→ **Problem requirements**
Please copy out the lines in the entries that contain "IDLE".
---
===== config.mk =====
export PLATFORM = sky130hd
export DESIGN_NAME = dds_serial_port_flat
export DESIGN_NICKNAME = d
export VERILOG_FILES = /design/src/rtl/dds_serial_port_if.sv /design/src/rtl/dds_serial_port.sv /design/src/flat_wrapper.sv
export SDC_FILE = /design/constraint.sdc
export NUM_CORES = 1
export LEC_CHECK = 0
export ABC_AREA = 0
export CAP_MARGIN = 20
export CORE_UTILIZATION = 57
export CTS_CLUSTER_SIZE = 12
export DETAILED_ROUTE_END_ITERATION = 12
export PLACE_DENSITY = 0.86
export SETUP_SLACK_MARGIN = 0.05
export SLEW_MARGIN = 20
export SYNTH_ARGS = -nofsm -noshare
export SYNTH_HDL_FRONTEND = slang
export SYNTH_SLANG_ARGS = --single-unit

===== constraint.sdc =====
create_clock -name clk -period 5 [get_ports clk]
set_input_delay 1.25 -clock clk [delete_from_list [all_inputs] [get_ports clk]]
set_output_delay 1.25 -clock clk [all_outputs]
set_load 0.1 [all_outputs]

===== src/rtl/dds_serial_port_if.sv =====
// Register-port bundle between controller and the DDS serial master.
// master: controller side (plus the chip's SDO return line).
// slave:  the serial port block itself.
interface dds_serial_port_if;
  logic        wr_start;
  logic [7:0]  wr_addr;
  logic [31:0] wr_data;
  logic        wr_done;
  logic [31:0] wr_out;
  logic        busy;
  logic        SCLK;
  logic        CS_N;
  logic        SDIO;
  logic        SDO;
  logic        IO_UPDATE;

  modport master (
    output wr_start, wr_addr, wr_data, SDO,
    input  wr_done, wr_out, busy, SCLK, CS_N, SDIO, IO_UPDATE
  );

  modport slave (
    input  wr_start, wr_addr, wr_data, SDO,
    output wr_done, wr_out, busy, SCLK, CS_N, SDIO, IO_UPDATE
  );
endinterface


===== src/rtl/dds_serial_port.sv =====
// DDS serial register-port master: shifts a 40-bit {instruction, word}
// frame MSB-first, captures the read word from SDO, and strobes
// IO_UPDATE after writes.
module dds_serial_port #(
  parameter int CLK_DIV     = 2,
  parameter int IOUP_CYCLES = 4
) (
  input  logic              clk,
  input  logic              rst,
  dds_serial_port_if.slave  bus
);
  localparam int DW = $clog2(CLK_DIV) + 1;
  localparam int IW = $clog2(IOUP_CYCLES) + 1;
  localparam logic [DW-1:0] DIV_RISE = DW'(CLK_DIV);
  localparam logic [DW-1:0] DIV_LAST = DW'(2 * CLK_DIV - 1);
  localparam logic [IW-1:0] IOU_LAST = IW'(IOUP_CYCLES - 1);

  typedef enum logic [1:0] {IDLE, SHIFT, IOUP, DONE} state_t;

  state_t         state, state_nxt;
  logic [39:0]    sreg;
  logic [5:0]     bit_cnt;
  logic [DW-1:0]  div_cnt;
  logic [IW-1:0]  iou_cnt;
  logic [31:0]    cap, cap_nxt, wr_out_q;
  logic           is_rd;
  logic           load, bit_end, sclk_rise, last_bit;

  // Bit-period decode: div_cnt runs 0..2*CLK_DIV-1, low half then high half.
  assign bit_end   = (state == SHIFT) && (div_cnt == DIV_LAST);
  assign sclk_rise = (state == SHIFT) && (div_cnt == DIV_RISE);
  assign last_bit  = bit_end && (bit_cnt == 6'd39);

  // Capture only the 32 data bits; next-value form lets wr_out pick up the
  // final bit on the same edge even when CLK_DIV=1.
  assign cap_nxt = (sclk_rise && is_rd && bit_cnt >= 6'd8) ? {cap[30:0], bus.SDO} : cap;

  // Serial pins and status are decoded straight from registered state.
  assign bus.CS_N      = (state != SHIFT);
  assign bus.SCLK      = (state == SHIFT) && (div_cnt >= DIV_RISE);
  assign bus.SDIO      = (state == SHIFT) ? sreg[39] : 1'b0;
  assign bus.IO_UPDATE = (state == IOUP);
  assign bus.wr_done   = (state == DONE);
  assign bus.busy      = (state == SHIFT) || (state == IOUP);
  assign bus.wr_out    = wr_out_q;

  // State register.
  always_ff @(posedge clk) begin
    if (rst) state <= IDLE;
    else     state <= state_nxt;
  end

  // Next-state and frame-load decision; DONE accepts a new request directly.
  always_comb begin
    state_nxt = state;
    load      = 1'b0;
    case (state)
      IDLE:  if (bus.wr_start) begin load = 1'b1; state_nxt = SHIFT; end
      SHIFT: if (last_bit) state_nxt = is_rd ? DONE : IOUP;
      IOUP:  if (iou_cnt == IOU_LAST) state_nxt = DONE;
      DONE:  begin
        if (bus.wr_start) begin load = 1'b1; state_nxt = SHIFT; end
        else state_nxt = IDLE;
      end
      default: state_nxt = IDLE;
    endcase
  end

  // Shift datapath, counters and read capture.
  always_ff @(posedge clk) begin
    if (rst) begin
      sreg     <= '0;
      bit_cnt  <= '0;
      div_cnt  <= '0;
      iou_cnt  <= '0;
      cap      <= '0;
      is_rd    <= 1'b0;
      wr_out_q <= '0;
    end else begin
      cap <= cap_nxt;
      if (load) begin
        sreg    <= {bus.wr_addr, bus.wr_data};
        is_rd   <= bus.wr_addr[7];
        bit_cnt <= '0;
        div_cnt <= '0;
        cap     <= '0;
      end else if (state == SHIFT) begin
        div_cnt <= bit_end ? '0 : div_cnt + DW'(1);
        if (bit_end) begin
          sreg <= {sreg[38:0], 1'b0};
          if (bit_cnt != 6'd39) bit_cnt <= bit_cnt + 6'd1;
        end
      end
      iou_cnt <= (state == IOUP) ? iou_cnt + IW'(1) : '0;
      if (last_bit && is_rd) wr_out_q <= cap_nxt;
    end
  end
endmodule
---
→ **Exercise solution**
  typedef enum logic [1:0] {IDLE, SHIFT, IOUP, DONE} state_t;
    if (rst) state <= IDLE;
      IDLE:  if (bus.wr_start) begin load = 1'b1; state_nxt = SHIFT; end
        else state_nxt = IDLE;
      default: state_nxt = IDLE;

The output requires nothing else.